__Records supplied__:
Background: an optimization exercise with open tools, aiming at small area, a short achievable clock period and few clock cycles per item. Do not read the settings as production practice. Only simulation tests tie the RTL to the original design; equivalence was not proved. Power is estimated from default activity; no workload was simulated.

==> sierra: inputs <==
Design wallace_mult, start of the top module:
module wallace_mult (
	input  logic                  clk,
	input  logic                  rst_n,
	input  logic                  in_valid,
	input  wallace_pkg::operand_t a,
	input  wallace_pkg::operand_t b,
	output logic                  in_credit,
	output logic                  out_valid,
	output wallace_pkg::product_t product,
	input  logic                  out_credit
);
	localparam int NS = 2;
	logic [NS-1:0] load;
	wallace_pkg::product_t sum_product;
	csa_layer u_csa (
		.clk  (clk),
		.en   (load),
		.a    (a),
		.b    (b),
		.product (sum_product)
	);
	result_buffer #(.NS(NS)) u_result_buffer (
		.clk        (clk),
		.rst_n      (rst_n),
		.in_valid   (in_valid),
		.push_data  (sum_product),
		.out_credit (out_credit),
		.load       (load),
		.out_valid  (out_valid),
		.product    (product),
		.in_credit  (in_credit)
	);
endmodule
Settings: LEC_CHECK=0, CAP_MARGIN=20, CORE_MARGIN=2, CORE_UTILIZATION=40, SETUP_SLACK_MARGIN=1.5, SLEW_MARGIN=20; clock period 4.0 ns.
run.sh (not shown) runs the stock make flow with config.mk's settings and CLKGATE_MAP_FILE= SYNTH_SCRIPT=/design/flow/synth_recipe.tcl, a recipe that flattens the netlist after the stock synthesis.
==> amber (differences from sierra) <==
--- a/flow/config.mk
+++ b/flow/config.mk
@@ -8,5 +8,6 @@
 export CAP_MARGIN = 20
 export CORE_MARGIN = 2
 export CORE_UTILIZATION = 40
-export SETUP_SLACK_MARGIN = 1.5
+export SETUP_SLACK_MARGIN = 1.8
 export SLEW_MARGIN = 20
+export TNS_END_PERCENT = 100
==> indigo (differences from sierra) <==
--- a/flow/config.mk
+++ b/flow/config.mk
@@ -8,5 +8,5 @@
 export CAP_MARGIN = 20
 export CORE_MARGIN = 2
 export CORE_UTILIZATION = 40
-export SETUP_SLACK_MARGIN = 1.5
+export SETUP_SLACK_MARGIN = 1.7
 export SLEW_MARGIN = 20
==> raven (differences from sierra) <==
--- a/flow/config.mk
+++ b/flow/config.mk
@@ -8,5 +8,5 @@
 export CAP_MARGIN = 20
 export CORE_MARGIN = 2
 export CORE_UTILIZATION = 40
-export SETUP_SLACK_MARGIN = 1.5
+export SETUP_SLACK_MARGIN = 1.9
 export SLEW_MARGIN = 20
==> impl_metrics.sql <==
INSERT INTO impl_metrics (metric_group, metric, value, unit) VALUES
('cells_and_area', 'clock_buffers', '25', ''),
('pwr', 'power-per-cell-area', '550.5', 'nW/um^2'),
('cells_and_area', 'multi_input_area', '10360', 'sq um'),
('pwr', 'powerComb', '5.97', 'mW'),
('pwr', 'switchingPower', '4.520', 'mW'),
('critical_path', 'crit_path_max_incr_delay', '450', 'ps'),
('cells_and_area', 'post_route_cells_drive_above_1_share', '42.18', '%'),
('status', 'status', 'complete, no violations', ''),
('cells_and_area', 'syn_to_final_growth', '42.69', '%'),
('critical_path', 'reg2reg_from', 'u_csa.st1_q[37]', ''),
('detailed_routing', 'dr.pass1.iters', '5', ''),
('sta', 'worst_clock_skew', '17.12', 'ps'),
('sta', 'max_slew_margin', '46.19', '%');
The numbers above come from raven.
Context: an optimization exercise on an open-source flow, tuned for small area, a short achievable clock period and few clock cycles per item. The choices shown serve that exercise and are no tape-out recipe. In this exercise RTL edits were held to simulation tests only and were not proved equivalent to the original. Power figures rest on the tool's default switching activity, not on a simulated workload.

==> flow/design.v (outline; a module is shown in full before it is edited, if it fits) <==
// module operand_store: 186 lines
// module window_sequencer: 114 lines
// module mac_pool: 75 lines
// module mac_pipe: 2165 lines
// module result_serializer: 37 lines
// module cad_top: 98 lines
module cad_top #(
  parameter int IMG_SIDE = 8,
  parameter int IMG_COUNT = 2,
  parameter int KER_COUNT = 2,
  localparam int IMG_IDX_W = (IMG_COUNT > 1) ? $clog2(IMG_COUNT) : 1,
  localparam int KER_IDX_W = (KER_COUNT > 1) ? $clog2(KER_COUNT) : 1
) (
  input  logic                 clk,
  input  logic                 rst_n,
  input  logic                 i_in_valid,
  input  cad_pkg::data_t       i_matrix,
  input  logic                 i_start,
  input  logic [IMG_IDX_W-1:0] i_img_idx,
  input  logic [KER_IDX_W-1:0] i_ker_idx,
  output logic                 o_busy,
  output logic                 o_out_valid,
  output logic                 o_out_value
);
  // ...
==> flow/run.sh <==
#!/bin/bash
# synth_recipe.tcl (not shown) runs the flow's synth.tcl, then flattens the netlist and writes it again
# the make line also repeats each setting of config.mk as NAME=value (left out here)
make -C /OpenROAD-flow-scripts/flow DESIGN_CONFIG=/design/flow/config.mk WORK_HOME=/design/flow/orfs CLKGATE_MAP_FILE= SYNTH_SCRIPT=/design/flow/synth_recipe.tcl finish
==> flow/config.mk <==
export PLATFORM = sky130hd
export DESIGN_NAME = cad_top
export DESIGN_NICKNAME = cad_top
export VERILOG_FILES = /design/flow/design.v
export SDC_FILE = /design/flow/constraint.sdc
export NUM_CORES = 4
export LEC_CHECK = 0
export CAP_MARGIN = 20
export CORE_MARGIN = 2
export CORE_UTILIZATION = 40
export PLACE_DENSITY = 0.6
export SLEW_MARGIN = 20
==> flow/constraint.sdc <==
create_clock -name core_clock -period 12.0 [get_ports {clk}]
set_input_delay 2.4000 -clock core_clock [delete_from_list [all_inputs] [get_ports {clk}]]
set_output_delay 2.4000 -clock core_clock [all_outputs]
set_load 0.01 [all_outputs]
==> out/qor.csv, run 1 <==
stage;metric;value;unit
layout;fin util;0.458;
layout;Synth-to-Final Area Change;13.6;%
power_and_ir_drop;sequential power share;0.461;
timing;Worst Clk Skew;73.9;ps
global_route;met1 Use GR;0.233;
power_and_ir_drop;cell leakage power;30.3;nW
routing;wire per inst;19.7;um
logic_synthesis;ranking of synthesized cells by area;dfxtp_1 52%, fa_1 9.9%, mux4_2 6.8%, edfxtp_1 6.7%, mux2_2 5.6%;
min_path;Hold Path Stages;0;
logic_synthesis;share of flip-flops with an asynchronous set or reset;0.0401;
layout;Top reg by flops;u_store.img;
power_and_ir_drop;Comb pwr share;0.246;
routing;DRC Markers;0;
layout;Fill cells;14300;
global_route;grt peak-use layer;met2;
cts;post-CTS sizing;0;
cts;hold-fix buffers at CTS;0;
timing;final slew viol count;0;
layout;Seq. cell area;39800;sq um
run;Max-cap violations;0;
min_path;WHS Endpoint;u_store.img[208];
logic_synthesis;Post-Synthesis Cells;4563;
cts;CTS tree;done;
global_route;global-route wire length before repair;213;mm
place;routability cong.;0.832;
layout;commonest non-fill, non-tap cell in the layout;dfxtp_1;
critical_path;startpoint types;flip-flop;
floorplan;Row Count;147;
power_and_ir_drop;Sw Ratio;0.309;
critical_path;CP peak stage delay;560;ps
routing;post-route ant nets;0;
floorplan;die area;166000;sq um
timing;endpoints failing setup;0;
timing;RSZ-0062 raised after global routing;false;
run_status;outcome;complete, no violations;
timing;period utilization;0.346;
global_route;initial antenna violation count;8;
layout;most frequent cells in the layout;1,676 x dfxtp_1, 348 x inv_1, 326 x mux2_2;
routing;Vias/cell;4.80;
place;Port Buffer Count;16;
Testbench counts, summed over its fixed seeds: cycles 6,504, jobs 48.
From an optimization exercise on the open Yosys and OpenROAD flow, aimed at small area, a short achievable clock period and few clock cycles per item; shortcuts taken in it are not production practice.
RTL that was checked went through simulation tests only; none was proved equivalent to the original.
Function not checked in run 1: the RTL went through the layout flow alone.
Power figures rest on the tool's default switching activity, not on a simulated workload.

--- flow/design.v ---
module regBank (
    input  logic                    clk,
    input  logic                    rst,
    input  logic                    wrEn,
    input  logic [3:0]              wrIdx,
    input  logic [32-1:0] wrData,
    input  logic [4:0]              rs,
    input  logic                    rsKill,
    input  logic [4:0]              rt,
    input  logic                    rtKill,
    output logic [32-1:0] rdData1,
    output logic [32-1:0] rdData2
);
    logic [15:0][32-1:0] regs;
    logic [15:0]                   written;
    always_ff @(posedge clk or posedge rst) begin
        if (rst) begin
            written <= '0;
        end else if (wrEn) begin
            written[wrIdx] <= 1'b1;
        end
    end
    always_ff @(posedge clk) begin
        for (int i = 0; i < 16; i++) begin
            if (wrEn && (wrIdx == 4'(i))) begin
                regs[i] <= wrData;
            end
        end
    end
    function automatic logic [32-1:0] readPort(input logic [4:0] idx, input logic kill);
        logic [15:0]             hit;
        logic [32-1:0] acc;
        for (int i = 0; i < 16; i++) begin
            hit[i] = (idx == ((i == 0) ? 5'd16 : 5'(i))) && !kill;
        end
        acc = '0;
        for (int i = 0; i < 16; i++) begin
            acc = acc | ({32{hit[i] && written[i]}} & regs[i]);
        end
        acc = acc | {22'd0, {10{hit[0] && !written[0]}}};
        readPort = acc;
    endfunction
    assign rdData1 = readPort(rs, rsKill);
    assign rdData2 = readPort(rt, rtKill);
endmodule
module coreTop (
    input  logic                    clk,
    input  logic                    rst,
    input  logic                    instrValid,
    input  logic [31:0]             instr,
    output logic                    instrCredit,
    output logic                    resValid,
    output logic [4:0]              resDest,
    output logic [32-1:0] resData
);
    logic [5:0]  opcode;
    logic [4:0]  rd;
    logic [10:0] funct;
    assign opcode = instr[31:26];
    assign rd     = instr[25:21];
    assign funct  = instr[10:0];
    logic isReg, isAddi, isLui;
    logic dAdd, dSub, dAnd, dOr, dXor, dSlt;
    logic dArith, dKnown, rdLive;
    assign isReg  = (opcode == 6'h00);
    assign isAddi = (opcode == 6'h08);
    assign isLui  = (opcode == 6'h0f);
    assign dAdd   = isReg && (funct == 11'h020);
    assign dSub   = isReg && (funct == 11'h022);
    assign dAnd   = isReg && (funct == 11'h024);
    assign dOr    = isReg && (funct == 11'h025);
    assign dXor   = isReg && (funct == 11'h026);
    assign dSlt   = isReg && (funct == 11'h02a);
    assign dArith = dAdd || dSub || isAddi || isLui;    
    assign dKnown = dArith || dAnd || dOr || dXor || dSlt;
    assign rdLive = (rd != 5'd0);
    logic                    irValid;
    logic [4:0]              irDest;
    logic                    irArith, irSub, irAnd, irOr, irXor, irSlt;
    logic                    irLui, irImm;
    logic [4:0]              irRs;
    logic [15:0]             irImmVal;  
    always_ff @(posedge clk or posedge rst) begin
        if (rst) begin
            irValid     <= 1'b0;
            instrCredit <= 1'b0;
        end else begin
            irValid     <= instrValid;
            instrCredit <= instrValid;  
        end
    end
    always_ff @(posedge clk) begin
        irDest   <= dKnown ? rd : 5'd0;
        irArith  <= dArith && rdLive;
        irSub    <= dSub || dSlt;
        irAnd    <= dAnd && rdLive;
        irOr     <= dOr && rdLive;
        irXor    <= dXor && rdLive;
        irSlt    <= dSlt && rdLive;
        irLui    <= isLui;
        irImm    <= isLui || isAddi;
        irRs     <= instr[20:16];
        irImmVal <= instr[15:0];
    end
    logic                    exValid;
    logic [4:0]              exDest;
    logic [32-1:0] aluResult;
    logic [4:0]              irRt;
    logic [32-1:0] bankS, bankT;
    logic                    fwdS, fwdT;
    logic [32-1:0] nextA, nextB, immExt;
    assign irRt = irImmVal[15:11];
    assign fwdS = exValid && (exDest == irRs) && (irRs != 5'd0) && (irRs[4] == 1'b0 || irRs[3:0] == 4'd0);
    assign fwdT = exValid && (exDest == irRt) && (irRt != 5'd0) && (irRt[4] == 1'b0 || irRt[3:0] == 4'd0);
    regBank bank_i (
        .clk     (clk),
        .rst     (rst),
        .wrEn    (exValid && (exDest != 5'd0) && (exDest[4] == 1'b0 || exDest[3:0] == 4'd0)),
        .wrIdx   (exDest[3:0]),
        .wrData  (aluResult),
        .rs      (irRs),
        .rsKill  (fwdS || irLui),
        .rt      (irRt),
        .rtKill  (fwdT || irImm),
        .rdData1 (bankS),
        .rdData2 (bankT)
    );
    assign immExt = irLui ? {irImmVal, 16'h0000} : {{16{irImmVal[15]}}, irImmVal};
    assign nextA = bankS | ({32{fwdS && !irLui}} & aluResult);
    assign nextB = bankT | ({32{fwdT && !irImm}} & aluResult)
                         | ({32{irImm}} & immExt);
    logic                    exArith, exSub, exAnd, exOr, exXor, exSlt;
    logic [32-1:0] opA, opB;
    always_ff @(posedge clk or posedge rst) begin
        if (rst) begin
            exValid <= 1'b0;
        end else begin
            exValid <= irValid;
        end
    end
    always_ff @(posedge clk) begin
        exDest  <= irDest;
        exArith <= irArith;
        exSub   <= irSub;
        exAnd   <= irAnd;
        exOr    <= irOr;
        exXor   <= irXor;
        exSlt   <= irSlt;
        opA     <= nextA;
        opB     <= nextB;
    end
    logic [32:0]   sumC;
    logic [32-1:0] sum;
    logic                    less;
    assign sumC = {opA, 1'b1} + {opB ^ {32{exSub}}, exSub};
    assign sum  = sumC[32:1];
    assign less = (opA[31] != opB[31]) ? opA[31] : sum[31];
    assign aluResult = ({32{exArith}} & sum)
                     | ({32{exAnd}} & (opA & opB))
                     | ({32{exOr}}  & (opA | opB))
                     | ({32{exXor}} & (opA ^ opB))
                     | 32'(exSlt && less);
    logic wbValid;
    always_ff @(posedge clk or posedge rst) begin
        if (rst) begin
            wbValid <= 1'b0;
        end else begin
            wbValid <= exValid;
        end
    end
    always_ff @(posedge clk) begin
        resDest <= exDest;
        resData <= aluResult;
    end
    assign resValid = wbValid;
endmodule
--- flow/run.sh ---
#!/bin/bash
# synth_recipe.tcl (not shown) runs the flow's synth.tcl, then flattens the netlist and writes it again
# the make line also repeats each setting of config.mk as NAME=value (left out here)
make -C /OpenROAD-flow-scripts/flow DESIGN_CONFIG=/design/flow/config.mk WORK_HOME=/design/flow/orfs CLKGATE_MAP_FILE= SYNTH_SCRIPT=/design/flow/synth_recipe.tcl finish
--- flow/config.mk ---
export PLATFORM = sky130hd
export DESIGN_NAME = coreTop
export DESIGN_NICKNAME = coreTop
export VERILOG_FILES = /design/flow/design.v
export SDC_FILE = /design/flow/constraint.sdc
export NUM_CORES = 4
export LEC_CHECK = 0
export CAP_MARGIN = 20
export CORE_MARGIN = 2
export CORE_UTILIZATION = 40
export SLEW_MARGIN = 20
--- flow/constraint.sdc ---
create_clock -name core_clock -period 5.0 [get_ports {clk}]
set_input_delay 1.0000 -clock core_clock [delete_from_list [all_inputs] [get_ports {clk}]]
set_output_delay 1.0000 -clock core_clock [all_outputs]
set_load 0.01 [all_outputs]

__Your assignment__: Using the data above, return every line that contains the string "dArith".

__Response__:
    logic dArith, dKnown, rdLive;
    assign dArith = dAdd || dSub || isAddi || isLui;    
    assign dKnown = dArith || dAnd || dOr || dXor || dSlt;
        irArith  <= dArith && rdLive;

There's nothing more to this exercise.